The grandmother took a dim view of this.
“She never even lifted a finger for him.” A hint of malice entered her voice, for the daughter’s gleeful anticipation of her riches had been short-lived.
“Popped her clogs before the week was out. A burst appendix, it seems, after eating a boiled egg with a piece of eggshell on it. She was bent double with pain. Too mean to call a doctor, though.”
Bertrand’s daughter was relegated to the darkest corner of the shelf. No one was given any old place in the cramped afterlife of the cabinet, which was shared with the wine glasses and a coffee service. There was hell, paradise and purgatory. Aside from a few blessed souls who had special claims to proximity to the Virgin, no one could count on a fixed ranking. Posthumous promotion could happen, but being taken down a peg or two was more likely.
One day Bertrand too found himself in purgatory: second row, behind the Virgin’s back. News had reached the grandmother of some sin he had committed.
“It seems he beat his wife.”
When I asked her why, she went quiet.
“Indeed lad,” she sighed at last, “why would anyone do such a thing?”
She was given to remarks like that.
“Well my dear Maurice, they won’t be back, that’s for sure,” she would sigh.

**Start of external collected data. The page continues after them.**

**src/rtl/conv_parallel_to_seq.sv**
```systemverilog
// Parallel-to-serial pixel converter: takes p_words-wide beats and emits one pixel per cycle,
// tagging the first pixel of a frame (sof_out) and the last pixel of each image line (eol_out).
module conv_parallel_to_seq #(
  parameter int C_ROW_SIZE = 8,
  parameter int p_dataBits = 8,
  parameter int p_words    = 9
) (
  input  logic                          i_clk,
  input  logic                          i_rst,
  input  logic [p_words*p_dataBits-1:0] data_in,
  input  logic                          valid_in,
  input  logic                          sof_in,
  output logic                          busy_out,
  output logic [p_dataBits-1:0]         data_out,
  output logic                          valid_out,
  output logic                          sof_out,
  output logic                          eol_out,
  input  logic                          busy_in
);

  localparam int IDX_W = $clog2(p_words);
  localparam int COL_W = (C_ROW_SIZE > 1) ? $clog2(C_ROW_SIZE) : 1;
  localparam logic [IDX_W-1:0] LAST_IDX = IDX_W'(p_words - 1);
  localparam logic [COL_W-1:0] LAST_COL = COL_W'(C_ROW_SIZE - 1);

  typedef enum logic {
    ST_IDLE,
    ST_SHIFT
  } state_t;

  state_t                        state_q, state_d;
  logic [IDX_W-1:0]              idx_q, idx_d;
  logic [COL_W-1:0]              col_q, col_d;
  logic                          sof_q, sof_d;
  logic [p_words*p_dataBits-1:0] beat_q, beat_d;
  logic [COL_W-1:0]              col_eff;
  logic                          out_xfer;
  logic                          in_xfer;
  logic [p_dataBits-1:0]         word_arr [p_words];

  generate
    for (genvar gi = 0; gi < p_words; gi++) begin : g_words
      assign word_arr[gi] = beat_q[gi*p_dataBits +: p_dataBits];
    end
  endgenerate

  always_comb begin
    state_d   = state_q;
    idx_d     = idx_q;
    col_d     = col_q;
    sof_d     = sof_q;
    beat_d    = beat_q;
    valid_out = (state_q == ST_SHIFT);
    data_out  = '0;
    sof_out   = 1'b0;
    eol_out   = 1'b0;
    busy_out  = 1'b0;
    col_eff   = col_q;

    if (valid_out) begin
      data_out = word_arr[idx_q];
      sof_out  = sof_q && (idx_q == '0);
      // A frame start forces the line position back to column 0.
      if (sof_out) col_eff = '0;
      eol_out  = (col_eff == LAST_COL);
      busy_out = !((idx_q == LAST_IDX) && !busy_in);
    end
    if (i_rst) busy_out = 1'b1;

    out_xfer = valid_out && !busy_in;
    in_xfer  = valid_in && !busy_out;

    if (out_xfer) begin
      col_d = (col_eff == LAST_COL) ? '0 : col_eff + 1'b1;
      if (idx_q == LAST_IDX) begin
        state_d = ST_IDLE;
        idx_d   = '0;
      end else begin
        idx_d = idx_q + 1'b1;
      end
    end

    // Loading on the last word's transfer keeps the stream bubble-free.
    if (in_xfer) begin
      beat_d  = data_in;
      idx_d   = '0;
      sof_d   = sof_in;
      state_d = ST_SHIFT;
    end
  end

  always_ff @(posedge i_clk) begin
    if (i_rst) begin
      state_q <= ST_IDLE;
      idx_q   <= '0;
      col_q   <= '0;
      sof_q   <= 1'b0;
    end else begin
      state_q <= state_d;
      idx_q   <= idx_d;
      col_q   <= col_d;
      sof_q   <= sof_d;
    end
  end

  always_ff @(posedge i_clk) begin
    beat_q <= beat_d;
  end

endmodule
```
`config.mk`:
```
export PLATFORM = sky130hd
export DESIGN_NAME = fetch_stage
export DESIGN_NICKNAME = d
export VERILOG_FILES = /design/src/rtl/fetch_stage.sv
export SDC_FILE = /design/constraint.sdc
export NUM_CORES = 1
export LEC_CHECK = 0
export ABC_AREA = 1
export ABC_CLOCK_PERIOD_IN_PS = 5950
export CAP_MARGIN = 20
export CORE_MARGIN = 2
export CORE_UTILIZATION = 30
export CTS_BUF_LIST = sky130_fd_sc_hd__clkbuf_4
export CTS_CLUSTER_DIAMETER = 100
export DETAILED_ROUTE_END_ITERATION = 8
export GPL_TIMING_DRIVEN = 0
export PLACE_DENSITY = 0.48
export SLEW_MARGIN = 20
export SYNTH_ARGS = -nofsm -noshare
export SYNTH_HDL_FRONTEND = slang
export SYNTH_SLANG_ARGS = --single-unit
```
`constraint.sdc`:
```
create_clock -name clk -period 5.95 [get_ports clk]
set_input_delay 1.19 -clock clk [delete_from_list [all_inputs] [get_ports clk]]
set_output_delay 1.19 -clock clk [all_outputs]
set_load 0.02 [all_outputs]
```
`src/rtl/fetch_stage.sv`:
```
// Instruction fetch stage: PC, one-deep in-flight tracking for a synchronous imem,
// and a 2-entry {instr, pc} queue to decode. Optional counter under FETCH_PERF_CNT_EN.
module fetch_stage #(
  parameter int              PC_W     = 8,
  parameter int              INSTR_W  = 32,
  parameter logic [PC_W-1:0] RESET_PC = {PC_W{1'b0}}
) (
  input  logic               clk,
  input  logic               rst,
  output logic               imem_req,
  output logic [PC_W-1:0]    imem_addr,
  input  logic [INSTR_W-1:0] imem_rdata,
  input  logic               redirect_valid,
  input  logic [PC_W-1:0]    redirect_pc,
  output logic               id_valid,
  input  logic               id_ready,
  output logic [INSTR_W-1:0] id_instr,
  output logic [PC_W-1:0]    id_pc
`ifdef FETCH_PERF_CNT_EN
  ,
  output logic [31:0]        perf_fetched
`endif
);

  localparam logic [PC_W-1:0] PC_ONE = {{(PC_W-1){1'b0}}, 1'b1};

  logic [PC_W-1:0]    pc_r;
  logic [PC_W-1:0]    infl_pc_r;
  logic               inflight_r;
  logic [1:0]         count_r;
  logic [INSTR_W-1:0] instr0_r;
  logic [INSTR_W-1:0] instr1_r;
  logic [PC_W-1:0]    pc0_r;
  logic [PC_W-1:0]    pc1_r;

  logic               pop_s;
  logic               push_s;
  logic               req_s;
  logic [2:0]         occ_s;

  // Handshake and request decision; occupancy counts queued plus in-flight entries.
  always_comb begin
    pop_s  = (count_r != 2'd0) && id_ready;
    push_s = inflight_r && !redirect_valid;
    occ_s  = {1'b0, count_r} + {2'b00, inflight_r} - {2'b00, pop_s};
    req_s  = !rst && !redirect_valid && (occ_s < 3'd2);
  end

  assign imem_req  = req_s;
  assign imem_addr = pc_r;
  assign id_valid  = (count_r != 2'd0);
  assign id_instr  = instr0_r;
  assign id_pc     = pc0_r;

  // Program counter and in-flight request tracking.
  always_ff @(posedge clk or posedge rst) begin
    if (rst) begin
      pc_r       <= RESET_PC;
      infl_pc_r  <= {PC_W{1'b0}};
      inflight_r <= 1'b0;
    end else if (redirect_valid) begin
      pc_r       <= redirect_pc;
      inflight_r <= 1'b0;
    end else begin
      inflight_r <= req_s;
      if (req_s) begin
        pc_r      <= pc_r + PC_ONE;
        infl_pc_r <= pc_r;
      end else begin
        pc_r      <= pc_r;
        infl_pc_r <= infl_pc_r;
      end
    end
  end

  // Two-entry shift queue; slot 0 is always the head so outputs come straight from flops.
  always_ff @(posedge clk or posedge rst) begin
    if (rst) begin
      count_r  <= 2'd0;
      instr0_r <= {INSTR_W{1'b0}};
      instr1_r <= {INSTR_W{1'b0}};
      pc0_r    <= {PC_W{1'b0}};
      pc1_r    <= {PC_W{1'b0}};
    end else if (redirect_valid) begin
      count_r <= 2'd0;
    end else begin
      case ({push_s, pop_s})
        2'b10: begin
          count_r <= count_r + 2'd1;
          if (count_r == 2'd0) begin
            instr0_r <= imem_rdata;
            pc0_r    <= infl_pc_r;
          end else begin
            instr1_r <= imem_rdata;
            pc1_r    <= infl_pc_r;
          end
        end
        2'b01: begin
          count_r  <= count_r - 2'd1;
          instr0_r <= instr1_r;
          pc0_r    <= pc1_r;
        end
        2'b11: begin
          if (count_r == 2'd1) begin
            instr0_r <= imem_rdata;
            pc0_r    <= infl_pc_r;
          end else begin
            instr0_r <= instr1_r;
            pc0_r    <= pc1_r;
            instr1_r <= imem_rdata;
            pc1_r    <= infl_pc_r;
          end
        end
        default: begin
          count_r <= count_r;
        end
      endcase
    end
  end

`ifdef FETCH_PERF_CNT_EN
  logic [31:0] perf_cnt_r;

  // Completed decode transfers, including a pop in a redirect cycle.
  always_ff @(posedge clk or posedge rst) begin
    if (rst) begin
      perf_cnt_r <= 32'd0;
    end else if (pop_s) begin
      perf_cnt_r <= perf_cnt_r + 32'd1;
    end else begin
      perf_cnt_r <= perf_cnt_r;
    end
  end

  assign perf_fetched = perf_cnt_r;
`endif

endmodule
```
`src/rtl/bist_sequencer.sv`:
```
`timescale 1ns/1ps
// rtl/bist_sequencer.sv - run controller for the bus-invert encode/decode self-test datapath
module bist_sequencer #(
  parameter int N_SAMPLES  = 2000,
  parameter int PIPE_DEPTH = 4,
  parameter int CNT_W      = 11
) (
  input  logic             clk,
  input  logic             rst,
  input  logic             start,
  input  logic             abort,
  input  logic             err_en,
  input  logic             isequal,
  output logic             en_gen_data,
  output logic             en_gen_err,
  output logic             en_enc,
  output logic             en_bus,
  output logic             en_dec,
  output logic             en_trans_count,
  output logic             en_bf1,
  output logic             en_bf2,
  output logic             en_k_comp,
  output logic             done,
  output logic             busy,
  output logic [CNT_W-1:0] err_count,
  output logic [CNT_W-1:0] cmp_count,
  output logic             pass
);

  // drain counter runs 0 .. PIPE_DEPTH-1
  localparam int DRN_W = (PIPE_DEPTH > 1) ? $clog2(PIPE_DEPTH) : 1;

  localparam logic [CNT_W-1:0] CNT_MAX    = {CNT_W{1'b1}};
  localparam logic [CNT_W-1:0] SAMP_LAST  = CNT_W'(N_SAMPLES - 1);
  localparam logic [CNT_W-1:0] SAMP_TOTAL = CNT_W'(N_SAMPLES);
  localparam logic [CNT_W-1:0] SAMP_KCOMP = CNT_W'(PIPE_DEPTH);
  localparam logic [DRN_W-1:0] DRN_LAST   = DRN_W'(PIPE_DEPTH - 1);

  typedef enum logic [2:0] {
    S_IDLE,
    S_LOAD,
    S_RUN,
    S_DRAIN,
    S_DONE
  } state_e;

  state_e           state_q, state_d;
  logic [CNT_W-1:0] samp_q, samp_d;
  logic [DRN_W-1:0] drn_q, drn_d;
  logic [CNT_W-1:0] err_q, err_d;
  logic [CNT_W-1:0] cmp_q, cmp_d;
  logic             pass_q, pass_d;

  logic en_gen_data_q, en_gen_data_d;
  logic en_gen_err_q, en_gen_err_d;
  logic en_pipe_q, en_pipe_d;
  logic en_trans_q, en_trans_d;
  logic en_k_comp_q, en_k_comp_d;
  logic done_q, done_d;
  logic busy_q, busy_d;

  logic start_ok;
  logic abort_run;

  assign start_ok  = (state_q == S_IDLE) && start && !abort;
  assign abort_run = (state_q != S_IDLE) && abort;

  // next state and in-run position counters; abort overrides every transition
  always_comb begin
    state_d = state_q;
    samp_d  = samp_q;
    drn_d   = drn_q;
    unique case (state_q)
      S_IDLE: if (start_ok) state_d = S_LOAD;
      S_LOAD: begin
        state_d = S_RUN;
        samp_d  = '0;
      end
      S_RUN: begin
        if (samp_q == SAMP_LAST) begin
          state_d = S_DRAIN;
          drn_d   = '0;
        end else begin
          samp_d = samp_q + 1'b1;
        end
      end
      S_DRAIN: begin
        if (drn_q == DRN_LAST) state_d = S_DONE;
        else                   drn_d   = drn_q + 1'b1;
      end
      S_DONE:  state_d = S_IDLE;
      default: state_d = S_IDLE;
    endcase
    if (abort) state_d = S_IDLE;
  end

  // output decode of the upcoming state, so every output leaves a flop
  always_comb begin
    en_gen_data_d = (state_d == S_LOAD) || (state_d == S_RUN);
    en_gen_err_d  = (state_d == S_RUN) && err_en;
    en_pipe_d     = (state_d == S_RUN) || (state_d == S_DRAIN);
    en_trans_d    = (state_d == S_RUN);
    en_k_comp_d   = ((state_d == S_RUN) && (samp_d >= SAMP_KCOMP)) || (state_d == S_DRAIN);
    done_d        = (state_d == S_DONE);
    busy_d        = (state_d != S_IDLE);
  end

  // saturating comparison/error counters and the run verdict
  always_comb begin
    err_d  = err_q;
    cmp_d  = cmp_q;
    pass_d = pass_q;
    if (start_ok) begin
      err_d  = '0;
      cmp_d  = '0;
      pass_d = 1'b0;
    end else if (abort_run) begin
      pass_d = 1'b0;
    end else begin
      if (en_k_comp_q) begin
        if (cmp_q != CNT_MAX) cmp_d = cmp_q + 1'b1;
        if (!isequal && (err_q != CNT_MAX)) err_d = err_q + 1'b1;
      end
      if (state_q == S_DONE) pass_d = (err_q == '0) && (cmp_q == SAMP_TOTAL);
    end
  end

  // state, counters and registered outputs
  always_ff @(posedge clk or negedge rst) begin
    if (!rst) begin
      state_q       <= S_IDLE;
      samp_q        <= '0;
      drn_q         <= '0;
      err_q         <= '0;
      cmp_q         <= '0;
      pass_q        <= 1'b0;
      en_gen_data_q <= 1'b0;
      en_gen_err_q  <= 1'b0;
      en_pipe_q     <= 1'b0;
      en_trans_q    <= 1'b0;
      en_k_comp_q   <= 1'b0;
      done_q        <= 1'b0;
      busy_q        <= 1'b0;
    end else begin
      state_q       <= state_d;
      samp_q        <= samp_d;
      drn_q         <= drn_d;
      err_q         <= err_d;
      cmp_q         <= cmp_d;
      pass_q        <= pass_d;
      en_gen_data_q <= en_gen_data_d;
      en_gen_err_q  <= en_gen_err_d;
      en_pipe_q     <= en_pipe_d;
      en_trans_q    <= en_trans_d;
      en_k_comp_q   <= en_k_comp_d;
      done_q        <= done_d;
      busy_q        <= busy_d;
    end
  end

  assign en_gen_data    = en_gen_data_q;
  assign en_gen_err     = en_gen_err_q;
  assign en_enc         = en_pipe_q;
  assign en_bus         = en_pipe_q;
  assign en_dec         = en_pipe_q;
  assign en_trans_count = en_trans_q;
  assign en_bf1         = 1'b0;
  assign en_bf2         = 1'b0;
  assign en_k_comp      = en_k_comp_q;
  assign done           = done_q;
  assign busy           = busy_q;
  assign err_count      = err_q;
  assign cmp_count      = cmp_q;
  assign pass           = pass_q;

endmodule

```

Maurice ran a draper’s shop in town, which she visited every few weeks. She always phoned first, saying: “Maurice, I need some marchandise . I’m coming to see you.”
He would be waiting in the doorway for her to arrive. A short man, bald but for a few tufts around the ears, with a lumpy red nose over a pencil moustache. The shop window bore the name “Beernaerts Textiles” elegantly scripted in white paint.
“Getting himself worked up for one of his Italian welcomes, no doubt,” the grandmother would hiss between her teeth as we rounded the corner.
She was seldom mistaken. As soon as he spotted us Maurice rushed forward, flapping his arms and rubbing his hands together. He seized the grandmother’s shoulders and kissed her loudly three times.
“Whenever Andrea calls,” he rejoiced, “it makes my day.”
“That will do, Maurice.” She glanced round to make sure there weren’t too many people watching. “I’m not the Queen you know.”
*
The air in the shop smelled dry. Rolls of cloth were suspended row upon row from tall racks. The floor was strewn with multicoloured pieces of thread, and the strip-lights humming on the ceiling cast a cold white glow over the fabrics.
“Come now, fellows,” Maurice cried, “this floor needs sweeping. It’s a right mess.”
At this, several pallid assistants in grey dust-coats emerged from behind the racks, pushing wide mops that trailed beards of fluff across the floor without a sound. Sometimes I noticed them huddling together behind the racks. I could hear them sniggering at “Mijnheer” Maurice’s affectations. They wore soft slippers. They padded about the shop like cats on velvet paws.
*
“I have received a bolt of serge,” Maurice crowed, “Andrea my dear, it is good enough to eat. Such quality!” His fingers fluttered, fan-like, around his ears.
“It’s not quite what I had in mind. I’m looking for something different. What else have you got?”